Micromentarios | Con un arma en mi nombre
24/06/2025.- Tengo un impedimento lingüístico: no puedo conjugar el verbo desarmar —especialmente, su gerundio—, sin sentir que atento contra mi vida.
Me parece una especie de suicidio vocal, un atentado, por tanto, no solo contra mi persona, sino contra mi esencia, mi sustancia.
Hablando en serio, hay algo en los nombres que parece ir más allá de nosotros y trascendernos. Con los años, llegamos a sospechar que su asignación no fue fortuita.
En mi caso, la elección de Armando vino dada por la admiración que sentían mi madre y mi abuela materna por el pintor Armando Reverón. En los días previos a mi nacimiento, fue objeto de un reconocimiento y tal acto significó mi salvación.
Mi madre, luego de haber leído el poema épico La araucana, del escritor español Alonso de Ercilla, quiso llamarme Caupolicán. Mi abuela estaba empeñada en darme como nombre Jorge.
Sin embargo, no tengo ni he tenido nunca cara de Caupolicán, y mucho menos de Jorge.
Como no se ponían de acuerdo, decidieron elegir un tercer nombre y coincidieron en Armando, porque mi abuela había conocido a Reverón en su castillete del pueblo costero de Macuto, en el hoy estado La Guaira.
Este nombre se adecúa a las líneas de mi rostro y a mi manera de ser. Lo complementa, además, el José que lo acompaña. No me imagino con otro u otros apelativos.
Por cierto, tengo una anécdota relacionada con mi nombre, vivida no recuerdo hace cuántos años. Debió ser en 1998 o 1999.
Al momento de pasar bajo el detector de metales en el Aeropuerto Internacional de Barajas —el que sirve a Madrid—, de regreso a Venezuela, sonó la alarma.
Me detuve e hice mentalmente el inventario de mis objetos de metal: llaves, un bolígrafo, la hebilla de la correa. Ya no llevaba ninguno. Todos habían desfilado ante los rayos X y los bolsillos de mis pantalones, así como su (mi) cintura, estaban desprovistos de ellos.
Retrocedí y pasé de nuevo. Otra vez la alarma.
Fui cacheado por un agente con cara de haber asesinado a no menos de dos docenas de personas por situaciones de menor importancia que aquella, y no encontró nada.
Como último, o penúltimo, recurso, no sé, me sometieron a un escáner de mano, portado por una oficial de policía aeroportuaria —por fortuna, de buen talante y mejor humor—, quien me revisó de arriba a abajo con lentitud y determinación.
En el escáner manual titiló una luz roja.
La agente me preguntó si yo tenía una pieza metálica a manera de cráneo. Lo negué y, en ese momento, comprendí el fantástico motivo por el que mi persona hacía saltar la alarma en forma de puerta. Sé que esto sonará a realismo mágico, pero las cosas sucedieron tal como las voy a contar.

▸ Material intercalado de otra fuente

This is an optimization exercise on Yosys and OpenROAD, whose aim is small area, not a production implementation.
Where RTL was checked, it was by simulation tests only, not by an equivalence proof against the original.
Function not checked in run 5: the RTL went through the layout flow alone.
Power is estimated from default activity; no workload was simulated.

==> design.v <==
module display(
    input  logic [3:0] data,
    output logic a, b, c, d, e, f, g, dp
);
    wire cb = data[3], cd = data[2], cf = data[1], cx = data[0];
    assign b  = cb;
    assign d  = cd;
    assign f  = cf;
    assign a  = cd | !cx;
    assign c  = !(cd & !cf & cx);
    assign e  = cd & (cx | (cb & cf));
    assign g  = !((!cd & !cf) | (cb & cd & cf & cx));
    assign dp = 1'b0;
endmodule
Source: an optimization exercise on an open RTL-to-GDS flow (aim: small area and a short achievable clock period). Production flows keep margins and buffers that such runs may drop. For this run, only the layout was checked, not whether the RTL still works. Power is estimated from default activity; no workload was simulated.

**run.sh**
```bash
#!/bin/bash
# synth_recipe.tcl (not shown) runs the flow's synth.tcl, then flattens the netlist and writes it again
# the make line also repeats each setting of config.mk as NAME=value (left out here)
make -C /OpenROAD-flow-scripts/flow DESIGN_CONFIG=/design/flow/config.mk WORK_HOME=/design/flow/orfs CLKGATE_MAP_FILE= SYNTH_SCRIPT=/design/flow/synth_recipe.tcl finish
```
**config.mk**
```make
export PLATFORM = sky130hd
export DESIGN_NAME = datapath
export DESIGN_NICKNAME = datapath
export VERILOG_FILES = /design/flow/design.v
export SDC_FILE = /design/flow/constraint.sdc
export NUM_CORES = 4
export LEC_CHECK = 0
export CAP_MARGIN = 20
export CORE_MARGIN = 2
export CORE_UTILIZATION = 65
export SETUP_SLACK_MARGIN = 2.6
export SLEW_MARGIN = 20
export SYNTH_HIERARCHICAL = 1
export SYNTH_MINIMUM_KEEP_SIZE = 0
```
**constraint.sdc**
```tcl
create_clock -name core_clock -period 5.0 [get_ports {clk}]
set_input_delay 1.0000 -clock core_clock [delete_from_list [all_inputs] [get_ports {clk}]]
set_output_delay 1.0000 -clock core_clock [all_outputs]
set_load 0.01 [all_outputs]
```
**design.v**
```verilog
module datapath(datapath_in, vsel, writenum, write, readnum, clk, loada, loadb, shift, asel, bsel, ALUop, loadc, loads, datapath_out, Z_out);
  input write, clk, loada, loadb, vsel, asel, bsel, loadc, loads;
  input [1:0] shift, ALUop;
  input [2:0] writenum, readnum;
  input [15:0] datapath_in;
  output [15:0] datapath_out;
  output Z_out;
  reg [15:0] R0, R1, R2, R3, R4, R5, R6, R7;
  reg [15:0] A, B, C;
  reg S;
  wire [15:0] wdata = vsel ? datapath_in : C;
  always @(posedge clk) begin
    if (write && writenum == 3'd0) R0 <= wdata;
    if (write && writenum == 3'd1) R1 <= wdata;
    if (write && writenum == 3'd2) R2 <= wdata;
    if (write && writenum == 3'd3) R3 <= wdata;
    if (write && writenum == 3'd4) R4 <= wdata;
    if (write && writenum == 3'd5) R5 <= wdata;
    if (write && writenum == 3'd6) R6 <= wdata;
    if (write && writenum == 3'd7) R7 <= wdata;
  end
  wire [7:0] rsel = 8'b1 << readnum;
  wire [15:0] rdata;
  genvar i;
  generate
    for (i = 0; i < 16; i = i + 1) begin : rd
      read_bit u(.r({R7[i], R6[i], R5[i], R4[i], R3[i], R2[i], R1[i], R0[i]}), .s(rsel), .q(rdata[i]));
    end
  endgenerate
  always @(posedge clk) begin
    if (loada) A <= rdata;
    if (loadb) B <= rdata;
  end
  wire sel_b = ~bsel & ~shift[1] & ~shift[0];    
  wire sel_l = ~bsel & ~shift[1] & shift[0];     
  wire sel_r = ~bsel & shift[1];                 
  wire sel_s = ~bsel & shift[1] & shift[0];      
  wire sub = ALUop[0];
  wire [15:0] bn;
  aoi222 ob0(.a1(sel_b), .a2(B[0]), .b1(sel_r), .b2(B[1]), .c1(bsel), .c2(datapath_in[0]), .y(bn[0]));
  generate
    for (i = 1; i < 5; i = i + 1) begin : ob_imm
      wire lo_n, hi_n;
      aoi22 u0(.a1(sel_b), .a2(B[i]), .b1(sel_l), .b2(B[i-1]), .y(lo_n));
      aoi22 u1(.a1(sel_r), .a2(B[i+1]), .b1(bsel), .b2(datapath_in[i]), .y(hi_n));
      and2 u2(.a(lo_n), .b(hi_n), .y(bn[i]));
    end
    for (i = 5; i < 15; i = i + 1) begin : ob
      aoi222 u(.a1(sel_b), .a2(B[i]), .b1(sel_l), .b2(B[i-1]), .c1(sel_r), .c2(B[i+1]), .y(bn[i]));
    end
  endgenerate
  aoi222 ob15(.a1(sel_b), .a2(B[15]), .b1(sel_l), .b2(B[14]), .c1(sel_s), .c2(B[15]), .y(bn[15]));
  wire [15:0] ain = A & {16{~asel}};
  wire [15:0] ainx = ain ^ {16{sub}};
  wire [15:0] p, g, y;
  generate
    for (i = 0; i < 16; i = i + 1) begin : pg
      xnor2 ux(.a(ainx[i]), .b(bn[i]), .y(p[i]));
      gen_or_bit ua(.a(ain[i]), .p(p[i]), .g(g[i]), .y(y[i]));
    end
  endgenerate
  wire [15:0] carry;
  prefix16 u_pfx(.p(p), .g(g), .cin(sub), .c(carry));
  wire arith = ~ALUop[1];
  wire pick_not = ALUop[1] & ALUop[0];
  wire pick_and = ALUop[1] & ~ALUop[0];
  wire [15:0] alu_out;
  generate
    for (i = 0; i < 16; i = i + 1) begin : res
      result_bit u(.p(p[i]), .c(carry[i]), .arith(arith), .pick_not(pick_not), .bn(bn[i]),
                   .pick_and(pick_and), .g(g[i]), .out(alu_out[i]));
    end
  endgenerate
  wire Z;
  zero_flag u_z(.op(ALUop), .p(p), .y(y), .g(g), .bn(bn), .z(Z));
  always @(posedge clk) begin
    if (loadc) C <= alu_out;
    if (loads) S <= Z;
  end
  assign datapath_out = C;
  assign Z_out = S;
endmodule
module read_bit(r, s, q);
  input [7:0] r, s;
  output q;
  assign q = |(r & s);
endmodule
module aoi222(a1, a2, b1, b2, c1, c2, y);
  input a1, a2, b1, b2, c1, c2;
  output y;
  assign y = ~((a1 & a2) | (b1 & b2) | (c1 & c2));
endmodule
module aoi22(a1, a2, b1, b2, y);
  input a1, a2, b1, b2;
  output y;
  assign y = ~((a1 & a2) | (b1 & b2));
endmodule
module and2(a, b, y);
  input a, b;
  output y;
  assign y = a & b;
endmodule
module xnor2(a, b, y);
  input a, b;
  output y;
  assign y = ~(a ^ b);
endmodule
module gen_or_bit(a, p, g, y);
  input a, p;
  output g, y;
  assign g = a & ~p;
  assign y = a | p;
endmodule
module prefix16(p, g, cin, c);
  input [15:0] p, g;
  input cin;
  output [15:0] c;
  wire [15:0] g0 = {g[15:1], g[0] | (p[0] & cin)};
  wire [15:0] g1, p1, g2, p2, g3, p3, g4;
  genvar i;
  generate
    for (i = 0; i < 16; i = i + 1) begin : lvl
      if (i % 2 == 1) begin : l1
        assign g1[i] = g0[i] | (p[i] & g0[i-1]);
        assign p1[i] = p[i] & p[i-1];
      end else begin : l1n
        assign g1[i] = g0[i];
        assign p1[i] = p[i];
      end
      if (i % 4 >= 2) begin : l2
        assign g2[i] = g1[i] | (p1[i] & g1[(i/4)*4+1]);
        assign p2[i] = p1[i] & p1[(i/4)*4+1];
      end else begin : l2n
        assign g2[i] = g1[i];
        assign p2[i] = p1[i];
      end
      if (i % 8 >= 4) begin : l3
        assign g3[i] = g2[i] | (p2[i] & g2[(i/8)*8+3]);
        assign p3[i] = p2[i] & p2[(i/8)*8+3];
      end else begin : l3n
        assign g3[i] = g2[i];
        assign p3[i] = p2[i];
      end
      if (i >= 8) begin : l4
        assign g4[i] = g3[i] | (p3[i] & g3[7]);
      end else begin : l4n
        assign g4[i] = g3[i];
      end
    end
  endgenerate
  assign c = {g4[14:0], cin};
endmodule
module result_bit(p, c, arith, pick_not, bn, pick_and, g, out);
  input p, c, arith, pick_not, bn, pick_and, g;
  output out;
  assign out = (arith & (p ^ c)) | (pick_not & bn) | (pick_and & g);
endmodule
module zero_flag(op, p, y, g, bn, z);
  input [1:0] op;
  input [15:0] p, y, g, bn;
  output z;
  wire z_arith = &(p ~^ {y[14:0], op[0]});
  wire z_and = ~|g;
  wire z_not = ~|bn;
  assign z = op[1] ? (op[0] ? z_not : z_and) : z_arith;
endmodule
```
==> run summary <==
* Tightest Pin Transition at ~1 ns
* Outcome: complete, no violations
* Crit-path cells: buf_12 -> nor2b_4 -> buf_12 -> a222oi_1 -> xnor2_1 -> nor2b_1 -> a21o_2 -> nand4_1 -> buf_4 -> a21o_1 -> a21oi_2 -> buf_4 -> xnor2_1 -> o21ai_1
* Core box area at roughly 12000 µm²
* Total power per unit cell area at roughly 380 nW/µm²
* Largest net degree at the start of global routing at 19
* Leak at 3.96 nW
* Rel. slew slack at approximately a third
* Ys Warns at 7
* WS Path Type: in -> reg
* Io pins at 52
* Maximum fanout along the worst path at 5
* Layout Skew at ~0.01 ns
* DP HPWL at about 13000 µm
* Critical Path AT at between 3 and 4 ns
* Final setup violation count at 0
* Vias in the first global route at 6100
* Overall global routing resource usage at 35.7%
* WL/cell at between 20 and 30 µm
* Mapped Nets at approximately 600
* Mapped Area at around 8200 µm²
* GP Congestion at 0.913
* FP Rows at 40
* CP peak stage delay at roughly 0.46 ns
* Clock root cell: clkbuf_16
* Most common cell after layout, fill and taps aside: edfxtp_1
* Most frequent cells in the layout: 177 x edfxtp_1, 87 x buf_4, 80 x a22oi_1, 30 x clkdlybuf4s50_1, 26 x xor2_1
* Critical Path End Type: flop
* Tmin final at around 3.7 ns
* Post-Synthesis Cells at roughly 550
* CTS Buf Count at 17
* Gr ovfl total at 0
* Net count reported at finish at ~750
* Detail Route Antenna Nets at 0
* Critical path startpoint category: input port
* Fmax at 0.269 GHz
* CP max-delay cell: a222oi_1
* Share of layout cells above drive strength 1 at about 33%
* Tightest Hold Check Type: reg -> reg
* Critical path buffer and inverter count at 4
* Die area at 13500 µm²
* Pre-antenna DRT Iters at 8
* DRT iter0 DRCs at between 900 and 1000
* TNS Setup at 0 ns
* CP top delay family: compound AO/OA/AOI/OAI gates
* VDD IR max at about 0.36 mV
* IO Port Bufs at between 50 and 60
* Clock Tree Buf Depth at 2
* Final Cycle Share at approximately 74%
* CTS H-tree lvls at 4
* ANT cells at 0
* Synth Area per Inst at between 10 and 15 µm²
* First-pass GRT wire length at about 34000 µm
* Post-Route WL at approximately 24000 µm
* Clk slew on worst S/H paths at around 0.070 ns
* Remaining DRCs at 0
* Clk sink count at approximately 180
* Max-cap violations at 0
* Layout area overhead at 31.8%
* Number of fill cells at 482
* Worst-Skew Late Latency at ~0.44 ns
* Vias at just over 6000
* RSZ-0062 raised after global routing: true
* CTS tree: built
* Fin Hold WS at between 0.6 and 0.7 ns
* Die Wd at roughly 120 µm
* Vias per cell at a little under 7
* Reg2Reg Setup Slack at around 1.7 ns
* Die height at between 100 and 150 µm
* Starting Density at approximately 67%
* Req. time, crit path at a little over 5 ns
* Final Max Tran Viols at 0
* Fin. Hold Viols at 0
* Initial antenna violation count at 0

Se lo dije. La oficial sonrió, de donde deduje que tenía buen humor:
—A lo mejor, lo que hizo sonar la alarma fue mi nombre: me llamo Armando.
Para probar que esa era la tan curiosa razón para hacer sonar la alarma de metales, le propuse someterme de nuevo al detector principal y, voilà, esta vez se mantuvo en silencio.
Desde ese día estoy consciente de que porto, sin licencia, un arma en mi nombre.